Enraged Pokemon trainers tossing aside their smartphones in disgust and picking up a 3DS or dropping their Pokemon Master dreams altogether has been a theme with Pokemon GO since the early days, and it looks like that won’t be changing any time soon. Very soon after the game’s launch, the tracking feature broke entirely, forcing players to wander aimlessly instead of chasing down rare Pokemon. While there were third party mapping services and a broken, partially-working tracker to ease the pain for a while, Niantic quickly put the kibosh on those as well, ensuring that players would grow bored of wading through endless droves of Rattata and Pidgey before long.

While a new tracking system based on nearby PokeStops went live in select markets not long ago, a Niantic spokesperson replied to an inquiry by our source over at Polygon, saying that there is currently “no estimated timeline” for getting that fix out to the rest of the world. For now, the new tracking system is limited to the San Francisco Bay metropolitan area, leaving players in other areas to rely on short-lived trackers based on crowdsourced data, most of which end up attracting Niantic’s attention and getting shut down, or just becoming too hard to maintain after a while. Even with the few mass desertions the playerbase has already suffered through, the valiant PokeFighters left on Team Valor, Team Mystic, and Team Instinct are left looking for answers as the weather gets colder, making wandering about aimlessly less and less tolerable.

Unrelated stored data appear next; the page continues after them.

## config.mk

```make
export PLATFORM = sky130hd
export DESIGN_NAME = lin_mode_ctrl
export DESIGN_NICKNAME = d
export VERILOG_FILES = /design/src/rtl/lin_mode_ctrl.sv
export SDC_FILE = /design/constraint.sdc
export NUM_CORES = 1
export LEC_CHECK = 0
export BUFFER_PORTS_ARGS = -buffer_cell sky130_fd_sc_hd__buf_4
export CAP_MARGIN = 20
export CORE_MARGIN = 2
export CORE_UTILIZATION = 59
export CTS_BUF_LIST = sky130_fd_sc_hd__clkbuf_4 sky130_fd_sc_hd__clkbuf_8 sky130_fd_sc_hd__clkbuf_16
export DETAILED_ROUTE_END_ITERATION = 10
export GPL_TIMING_DRIVEN = 0
export PLACE_DENSITY_LB_ADDON = 0.12
export SLEW_MARGIN = 20
export SYNTH_ARGS = -nofsm -noshare
export SYNTH_HDL_FRONTEND = slang
export SYNTH_SLANG_ARGS = --single-unit
export TNS_END_PERCENT = 10
```

## constraint.sdc

```tcl
create_clock -name clk -period 2.3 [get_ports clk]
set_clock_uncertainty 0.15 [all_clocks]
set_input_delay 0.345 -clock clk [delete_from_list [all_inputs] [get_ports clk]]
set_output_delay 0.345 -clock clk [all_outputs]
set_load 0.02 [all_outputs]
```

The impassioned player base and developers who have tried to fix Niantic’s mistake through the creation of third-party tracking services have mostly all chimed in on the matter at one point or another. The developer of FastPokeMap, for example, wrote a strongly worded and rather dramatic letter, warning Niantic that they should expect a declining and angry player base in the face of how they’ve treated the game thus far. They aren’t the only one, and the tracking system issues haven’t been the only issue. Promised features not coming along in a timely fashion, blocking root users, and poor community engagement have had Pokemon trainers up in arms since the game’s beginning, and this latest issue does not seem to be helping.